EU-Länder sind zehn Jahre voraus
Ein Silberstreifen am Horizont zeigt sich nun auch bei den gesetzlichen Vorgaben. Zehn Jahre nachdem die EU beim Schutz der Konsumentinnen und Konsumenten vor missbräuchlichen Vertragsklauseln vorausgegangen ist, will der Bundesrat mit einer Revision des Bundesgesetzes gegen den unlauteren Wettbewerb nachziehen. Stark einseitige AGB-Bestimmungen sollen künftig auch dann verboten sein, wenn sie nicht irreführend formuliert sind. Bis die Änderung in Kraft tritt, wird es allerdings noch mindestens zwei bis drei Jahre dauern.
Einstweilen sollten Möbelkäufer folgende Tipps beachten:
Lassen Sie sich mündliche Versprechen im Kaufvertrag bestätigen.
Lesen Sie das Kleingedruckte genau und verlangen Sie nötigenfalls Änderungen oder eine Bedenkzeit.
Vereinbaren Sie schriftlich, um wie viel der Liefertermin überschritten werden darf, bis Sie zurücktreten können.
Achten Sie darauf, dass die Garantiedauer nicht kürzer ist als die gesetzliche Garantie von einem Jahr.
Zahlen Sie wenn möglich nicht den ganzen Preis im Voraus.
Rügen Sie Mängel sofort mit eingeschriebenem Brief.

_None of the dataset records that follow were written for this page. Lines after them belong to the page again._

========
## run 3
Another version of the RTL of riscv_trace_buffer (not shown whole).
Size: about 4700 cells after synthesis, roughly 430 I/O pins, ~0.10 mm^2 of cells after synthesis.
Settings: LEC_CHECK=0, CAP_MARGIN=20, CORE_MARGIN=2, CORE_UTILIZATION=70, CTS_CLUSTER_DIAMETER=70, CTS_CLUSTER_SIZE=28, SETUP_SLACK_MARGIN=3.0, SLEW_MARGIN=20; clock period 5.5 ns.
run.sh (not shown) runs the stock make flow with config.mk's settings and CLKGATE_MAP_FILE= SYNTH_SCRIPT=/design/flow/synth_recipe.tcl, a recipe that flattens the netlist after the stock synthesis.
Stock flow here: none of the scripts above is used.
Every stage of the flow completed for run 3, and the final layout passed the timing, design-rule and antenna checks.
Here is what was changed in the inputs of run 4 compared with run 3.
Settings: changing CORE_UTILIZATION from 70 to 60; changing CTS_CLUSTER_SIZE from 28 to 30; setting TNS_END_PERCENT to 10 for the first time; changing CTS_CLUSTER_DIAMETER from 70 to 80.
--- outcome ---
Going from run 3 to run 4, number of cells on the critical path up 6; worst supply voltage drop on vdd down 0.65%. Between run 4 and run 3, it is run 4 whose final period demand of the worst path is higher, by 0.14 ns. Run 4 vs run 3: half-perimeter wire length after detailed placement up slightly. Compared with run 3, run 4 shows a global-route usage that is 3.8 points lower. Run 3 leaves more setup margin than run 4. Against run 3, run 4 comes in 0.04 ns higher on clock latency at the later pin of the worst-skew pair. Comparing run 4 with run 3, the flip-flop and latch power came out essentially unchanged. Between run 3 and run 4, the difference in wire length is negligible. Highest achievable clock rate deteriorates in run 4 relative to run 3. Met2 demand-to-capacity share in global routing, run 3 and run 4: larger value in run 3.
This design comes from an exercise in tuning for small area and a short achievable clock period on the open sky130 flow, not from production work. Function was checked by simulation only, so behaviour that the tests miss may differ from the original.

Setup of main:
// slave_clock_hand_positioner
module slave_clock_hand_positioner (
	input  logic        clk,
	input  logic        arst_n,
	input  logic        s_axis_tvalid,
	output logic        s_axis_tready,
	input  logic [23:0] s_axis_tdata,
	input  logic [2:0]  s_axis_tuser,
	output logic        m_axis_tvalid,
	input  logic        m_axis_tready,
	output logic [31:0] m_axis_tdata,
	input  logic        cfg_valid,
	output logic        cfg_ready,
	input  logic [1:0]  cfg_index,
	input  logic [15:0] cfg_data
);
Size in the first run: about 85 I/O pins.
==> module schp_wait_plan, before the edit <==
module schp_wait_plan (
	input  logic [13:0] sel,
	input  logic [17:0] k1,
	input  logic [19:0] k3,
	output logic        wait_rtc
);
	localparam int          SW   = 30;
	localparam logic [29:0] Bias = 30'd222506836;
	logic [19:0]   nq [5];
	logic [SW-1:0] row [5];
	logic [SW-1:0] s1a, c1a, s1b, c1b, s2, c2, s3, c3;
	logic [SW-1:0] g, t;
	function automatic logic [SW-1:0] fa_s(input logic [SW-1:0] a, b, c);
		fa_s = a ^ b ^ c;
	endfunction
	function automatic logic [SW-1:0] fa_c(input logic [SW-1:0] a, b, c);
		fa_c = {((a & b) | (a & c) | (b & c)), 1'b0};
	endfunction
	always_comb begin
		for (int i = 0; i < 4; i++) begin
			nq[i] = ~(({20{sel[3*i]}} & 20'(k1)) |
			          ({20{sel[3*i+1]}} & {1'b0, k1, 1'b0}) |
			          ({20{sel[3*i+2]}} & k3));
			row[i] = SW'(nq[i]) << (2*i);
		end
		nq[4]  = ~(({20{sel[12]}} & 20'(k1)) | ({20{sel[13]}} & {1'b0, k1, 1'b0}));
		row[4] = SW'(nq[4]) << 8;
		s1a = fa_s(row[0], row[1], row[2]);
		c1a = fa_c(row[0], row[1], row[2]);
		s1b = fa_s(row[3], row[4], Bias);
		c1b = fa_c(row[3], row[4], Bias);
		s2  = fa_s(s1a, c1a, s1b);
		c2  = fa_c(s1a, c1a, s1b);
		s3  = fa_s(s2, c2, c1b);
		c3  = fa_c(s2, c2, c1b);
		g[0] = 1'b0;
		t[0] = 1'b0;
		for (int i = 0; i < SW - 1; i++) begin
			g[i+1] = s3[i] & c3[i];
			t[i+1] = s3[i] | c3[i];
		end
		for (int l = 0; (1 << l) < SW; l++) begin
			for (int i = 0; i < SW; i++) begin
				if (((i >> l) & 1) && (((i >> l) << l) - 1 >= 0)) begin
					g[i] = g[i] | (t[i] & g[((i >> l) << l) - 1]);
					t[i] = t[i] & t[((i >> l) << l) - 1];
				end
			end
		end
		wait_rtc = !(s3[SW-1] ^ c3[SW-1] ^ g[SW-1]);
	end
endmodule
==> module schp_core, before the edit <==
module schp_core (
	input  logic        clk,
	input  logic        arst_n,
	input  logic        accept,
	input  logic [2:0]  op,
	input  logic [3:0]  target_hours,
	input  logic [5:0]  target_minutes,
	input  logic [4:0]  rtc_hours,
	input  logic [5:0]  rtc_minutes,
	input  logic        motor_block,
	input  logic [17:0] k1,
	input  logic [19:0] k3,
	output logic [25:0] res
);
	logic [1:0] mode_q, mode_d, mode_eff;
	logic       plan_q, plan_d;
	logic [3:0] hours_q, hours_d;
	logic [5:0] minutes_q, minutes_d;
	logic       pol_q, pol_d;
	logic [9:0] rem_q, rem_d;
	logic       fire_q, fire_d;
	logic       done_q, done_d;
	logic [9:0] fwd;
	logic [13:0] sel_q, sel_d;
	logic       at_target, wait_rtc;
	logic [4:0] rtc_h12;
	schp_move_plan u_plan (
		.dial_hours     (hours_q),
		.dial_minutes   (minutes_q),
		.target_hours   (target_hours),
		.target_minutes (target_minutes),
		.fwd            (fwd),
		.at_target      (at_target)
	);
	schp_wait_plan u_wait (
		.sel      (sel_q),
		.k1       (k1),
		.k3       (k3),
		.wait_rtc (wait_rtc)
	);
	assign mode_eff = plan_q ? (wait_rtc ? schp_pkg::MODE_WAIT : schp_pkg::MODE_MOVE) : mode_q;
	always_comb begin
		if (rtc_hours == 5'd0)
			rtc_h12 = 5'd12;
		else if (rtc_hours > 5'd12)
			rtc_h12 = rtc_hours - 5'd12;
		else
			rtc_h12 = rtc_hours;
	end
	always_comb begin
		mode_d    = mode_eff;
		plan_d    = 1'b0;
		hours_d   = hours_q;
		minutes_d = minutes_q;
		pol_d     = pol_q;
		rem_d     = rem_q;
		fire_d    = 1'b0;
		done_d    = 1'b0;
		case (op)
			schp_pkg::OP_MOVE: begin
				if (mode_eff == schp_pkg::MODE_READY) begin
					rem_d = fwd;
					if (at_target)
						done_d = 1'b1;
					else
						plan_d = 1'b1;
				end
			end
			schp_pkg::OP_STEP: begin
				if (mode_eff == schp_pkg::MODE_MOVE) begin
					fire_d = !motor_block;
					pol_d  = pol_q ^ !motor_block;
					if (minutes_q == 6'd59) begin
						minutes_d = 6'd0;
						hours_d   = (hours_q >= 4'd12) ? 4'd1 : hours_q + 4'd1;
					end else begin
						minutes_d = minutes_q + 6'd1;
					end
					rem_d = rem_q - 10'd1;
					if (rem_q <= 10'd1) begin
						mode_d = schp_pkg::MODE_READY;
						done_d = 1'b1;
					end
				end
			end
			schp_pkg::OP_RTC: begin
				if (mode_eff == schp_pkg::MODE_WAIT &&
				    rtc_h12 == {1'b0, hours_q} && rtc_minutes == minutes_q) begin
					mode_d = schp_pkg::MODE_READY;
					done_d = 1'b1;
				end
			end
			schp_pkg::OP_STOP: begin
				mode_d = schp_pkg::MODE_STOP;
			end
			schp_pkg::OP_START: begin
				if (mode_eff == schp_pkg::MODE_STOP)
					mode_d = schp_pkg::MODE_READY;
			end
			default: ;
		endcase
	end
	always_ff @(posedge clk or negedge arst_n) begin
		if (!arst_n) begin
			mode_q <= schp_pkg::MODE_READY;
			plan_q <= 1'b0;
		end else if (accept) begin
			mode_q <= mode_d;
			plan_q <= plan_d;
		end else begin
			mode_q <= mode_eff;
			plan_q <= 1'b0;
		end
	end
	always_ff @(posedge clk or negedge arst_n) begin
		if (!arst_n) begin
			hours_q   <= 4'd12;
			minutes_q <= 6'd0;
			pol_q     <= 1'b0;
		end else if (accept) begin
			hours_q   <= hours_d;
			minutes_q <= minutes_d;
			pol_q     <= pol_d;
		end
	end
	always_comb begin
		for (int i = 0; i < 4; i++) begin
			sel_d[3*i]   = (fwd[2*i +: 2] == 2'd1);
			sel_d[3*i+1] = (fwd[2*i +: 2] == 2'd2);
			sel_d[3*i+2] = (fwd[2*i +: 2] == 2'd3);
		end
		sel_d[12] = (fwd[9:8] == 2'd1);
		sel_d[13] = (fwd[9:8] == 2'd2);
	end
	always_ff @(posedge clk)
		sel_q <= sel_d;
	always_ff @(posedge clk) begin
		if (accept)
			rem_q <= rem_d;
	end
	always_ff @(posedge clk) begin
		if (accept) begin
			fire_q <= fire_d;
			done_q <= done_d;
		end
	end
	assign res = {done_q, (mode_eff == schp_pkg::MODE_MOVE) ? rem_q : 10'd0, pol_q, minutes_q,
	              hours_q, fire_q & pol_q, fire_q & !pol_q, mode_eff};
endmodule
export LEC_CHECK = 0
export ABC_AREA = 1
export CAP_MARGIN = 20
export CORE_MARGIN = 2
export CORE_UTILIZATION = 55
export PLACE_DENSITY = 0.75
export SLEW_MARGIN = 20
create_clock -name core_clock -period 18.0 [get_ports {clk}]
standard.sh (not shown) runs the stock make flow with config.mk's settings and CLKGATE_MAP_FILE= SYNTH_SCRIPT=/design/flow/synth_recipe.tcl, a recipe that flattens the netlist after the stock synthesis.
==> flow/flow/run.sh <==
#!/bin/bash
# Standard layout, with port buffers of a faster cell and timing repair aiming for extra
# setup slack at the design's clock.
set -euo pipefail
export SETUP_SLACK_MARGIN=9.5
export BUFFER_PORTS_ARGS="-buffer_cell sky130_fd_sc_hd__buf_1"
bash standard.sh > standard.log 2>&1
For the feature branch, these inputs were changed with respect to main:
==> flow/design.v, changed modules only <==
module schp_wait_plan (
	input  logic [9:0]  fwd,
	input  logic [17:0] k1,
	input  logic [19:0] k3,
	output logic        wait_rtc
);
	localparam int          SW   = 30;
	localparam logic [29:0] Bias = 30'd222506836;
	logic [19:0]   nq [5];
	logic [SW-1:0] row [5];
	logic [SW-1:0] s1a, c1a, s1b, c1b, s2, c2, s3, c3;
	logic [SW-1:0] g, t;
	function automatic logic [SW-1:0] fa_s(input logic [SW-1:0] a, b, c);
		fa_s = a ^ b ^ c;
	endfunction
	function automatic logic [SW-1:0] fa_c(input logic [SW-1:0] a, b, c);
		fa_c = {((a & b) | (a & c) | (b & c)), 1'b0};
	endfunction
	always_comb begin
		for (int i = 0; i < 5; i++) begin
			nq[i] = ~(({20{fwd[2*i +: 2] == 2'd1}} & 20'(k1)) |
			          ({20{fwd[2*i +: 2] == 2'd2}} & {1'b0, k1, 1'b0}) |
			          ({20{fwd[2*i +: 2] == 2'd3}} & k3));
			row[i] = SW'(nq[i]) << (2*i);
		end
		s1a = fa_s(row[0], row[1], row[2]);
		c1a = fa_c(row[0], row[1], row[2]);
		s1b = fa_s(row[3], row[4], Bias);
		c1b = fa_c(row[3], row[4], Bias);
		s2  = fa_s(s1a, c1a, s1b);
		c2  = fa_c(s1a, c1a, s1b);
		s3  = fa_s(s2, c2, c1b);
		c3  = fa_c(s2, c2, c1b);
		g[0] = 1'b0;
		t[0] = 1'b0;
		for (int i = 0; i < SW - 1; i++) begin
			g[i+1] = s3[i] & c3[i];
			t[i+1] = s3[i] | c3[i];
		end
		for (int l = 0; (1 << l) < SW; l++) begin
			for (int i = 0; i < SW; i++) begin
				if (((i >> l) & 1) && (((i >> l) << l) - 1 >= 0)) begin
					g[i] = g[i] | (t[i] & g[((i >> l) << l) - 1]);
					t[i] = t[i] & t[((i >> l) << l) - 1];
				end
			end
		end
		wait_rtc = !(s3[SW-1] ^ c3[SW-1] ^ g[SW-1]);
	end
endmodule
module schp_core (
	input  logic        clk,
	input  logic        arst_n,
	input  logic        accept,
	input  logic [2:0]  op,
	input  logic [3:0]  target_hours,
	input  logic [5:0]  target_minutes,
	input  logic [4:0]  rtc_hours,
	input  logic [5:0]  rtc_minutes,
	input  logic        motor_block,
	input  logic [17:0] k1,
	input  logic [19:0] k3,
	output logic [25:0] res
);
	logic [1:0] mode_q, mode_d, mode_eff;
	logic       plan_q, plan_d;
	logic [3:0] hours_q, hours_d;
	logic [5:0] minutes_q, minutes_d;
	logic       pol_q, pol_d;
	logic [9:0] rem_q, rem_d;
	logic       fire_q, fire_d;
	logic       done_q, done_d;
	logic [9:0] fwd;
	logic       at_target, wait_rtc;
	logic [4:0] rtc_h12;
	schp_move_plan u_plan (
		.dial_hours     (hours_q),
		.dial_minutes   (minutes_q),
		.target_hours   (target_hours),
		.target_minutes (target_minutes),
		.fwd            (fwd),
		.at_target      (at_target)
	);
	schp_wait_plan u_wait (
		.fwd      (rem_q),
		.k1       (k1),
		.k3       (k3),
		.wait_rtc (wait_rtc)
	);
	assign mode_eff = plan_q ? (wait_rtc ? schp_pkg::MODE_WAIT : schp_pkg::MODE_MOVE) : mode_q;
	always_comb begin
		if (rtc_hours == 5'd0)
			rtc_h12 = 5'd12;
		else if (rtc_hours > 5'd12)
			rtc_h12 = rtc_hours - 5'd12;
		else
			rtc_h12 = rtc_hours;
	end
	always_comb begin
		mode_d    = mode_eff;
		plan_d    = 1'b0;
		hours_d   = hours_q;
		minutes_d = minutes_q;
		pol_d     = pol_q;
		rem_d     = rem_q;
		fire_d    = 1'b0;
		done_d    = 1'b0;
		case (op)
			schp_pkg::OP_MOVE: begin
				if (mode_eff == schp_pkg::MODE_READY) begin
					rem_d = fwd;
					if (at_target)
						done_d = 1'b1;
					else
						plan_d = 1'b1;
				end
			end
			schp_pkg::OP_STEP: begin
				if (mode_eff == schp_pkg::MODE_MOVE) begin
					fire_d = !motor_block;
					pol_d  = pol_q ^ !motor_block;
					if (minutes_q == 6'd59) begin
						minutes_d = 6'd0;
						hours_d   = (hours_q >= 4'd12) ? 4'd1 : hours_q + 4'd1;
					end else begin
						minutes_d = minutes_q + 6'd1;
					end
					rem_d = rem_q - 10'd1;
					if (rem_q <= 10'd1) begin
						mode_d = schp_pkg::MODE_READY;
						done_d = 1'b1;
					end
				end
			end
			schp_pkg::OP_RTC: begin
				if (mode_eff == schp_pkg::MODE_WAIT &&
				    rtc_h12 == {1'b0, hours_q} && rtc_minutes == minutes_q) begin
					mode_d = schp_pkg::MODE_READY;
					done_d = 1'b1;
				end
			end
			schp_pkg::OP_STOP: begin
				mode_d = schp_pkg::MODE_STOP;
			end
			schp_pkg::OP_START: begin
				if (mode_eff == schp_pkg::MODE_STOP)
					mode_d = schp_pkg::MODE_READY;
			end
			default: ;
		endcase
	end
	always_ff @(posedge clk or negedge arst_n) begin
		if (!arst_n) begin
			mode_q <= schp_pkg::MODE_READY;
			plan_q <= 1'b0;
		end else if (accept) begin
			mode_q <= mode_d;
			plan_q <= plan_d;
		end else begin
			mode_q <= mode_eff;
			plan_q <= 1'b0;
		end
	end
	always_ff @(posedge clk or negedge arst_n) begin
		if (!arst_n) begin
			hours_q   <= 4'd12;
			minutes_q <= 6'd0;
			pol_q     <= 1'b0;
		end else if (accept) begin
			hours_q   <= hours_d;
			minutes_q <= minutes_d;
			pol_q     <= pol_d;
		end
	end
	always_ff @(posedge clk) begin
		if (accept)
			rem_q <= rem_d;
	end
	always_ff @(posedge clk) begin
		if (accept) begin
			fire_q <= fire_d;
			done_q <= done_d;
		end
	end
	assign res = {done_q, (mode_eff == schp_pkg::MODE_MOVE) ? rem_q : 10'd0, pol_q, minutes_q,
	              hours_q, fire_q & pol_q, fire_q & !pol_q, mode_eff};
endmodule
==> comparison <==
The feature branch completed; timing, DRC and antenna clean. | longest individual stage delay on the worst path | the feature branch vs main | 0.02 ns lower |. Against main, the feature branch comes in 1.2% higher on footprint of the multi-input gates. Number of setup buffers added after CTS came out higher on the feature branch than on main. The number of gates resized after CTS reported for the feature branch is greater than that of main by 18. Re worst-case setup margin in the final layout: main was higher than the feature branch. Taking main as the reference, in the feature branch minimum clock period after layout increased 0.17 ns, final estimated routing congestion in global placement increased by 0.027 relative to the old numbers. Density: the feature branch denser than main. The feature branch vs main: buffer share of cell area up. Against main, the feature branch comes in 1.2% lower on height of the die. Going from main to the feature branch, the arrival time at the worst endpoint was found to have gone up by 0.17 ns.

[separate check: timing with driven ports]
How much do the figures lean on ideal ports? The routed layouts below were timed once more, with nothing changed but the port constraints. Step 1 (the two cells are an assumption about what drives the block):
set clk [get_ports {clk}]
set_driving_cell -lib_cell sky130_fd_sc_hd__clkbuf_16 $clk
set_driving_cell -lib_cell sky130_fd_sc_hd__buf_2 [delete_from_list [all_inputs] $clk]
Step 2 adds t to the input delays and takes it off the output delays; t is the mean of the earliest and latest rising clock arrival at the registers after step 1. Input paths then give back, and output paths get back, about the clock's delay inside the block. Three values: no drivers, after step 1, after step 2; two values: the first two.
run	t, ns	setup slack, ns	worst setup path after step 2	clock arrival spread, ns	cell pins on the clock port's net
main	0.389	9.868 / 9.830 / 10.219	register to output	0.011 / 0.010	1
the feature branch	0.382	9.700 / 9.658 / 10.040	register to output	0.016 / 0.016	1
After both steps setup and hold are still met in every run listed.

Im Streitfall können Sie eine Expertise in Auftrag geben beim Schweizerischen Möbelfachverband (Telefon 031 380 54 52, www.moebelfachverband.ch) oder beim Verband Schweizerischer Schreinermeister und Möbelfabrikanten (Telefon 044 267 81 00, www.vssm.ch). Beide Verbände erstellen keine Expertisen aufgrund von Fotos.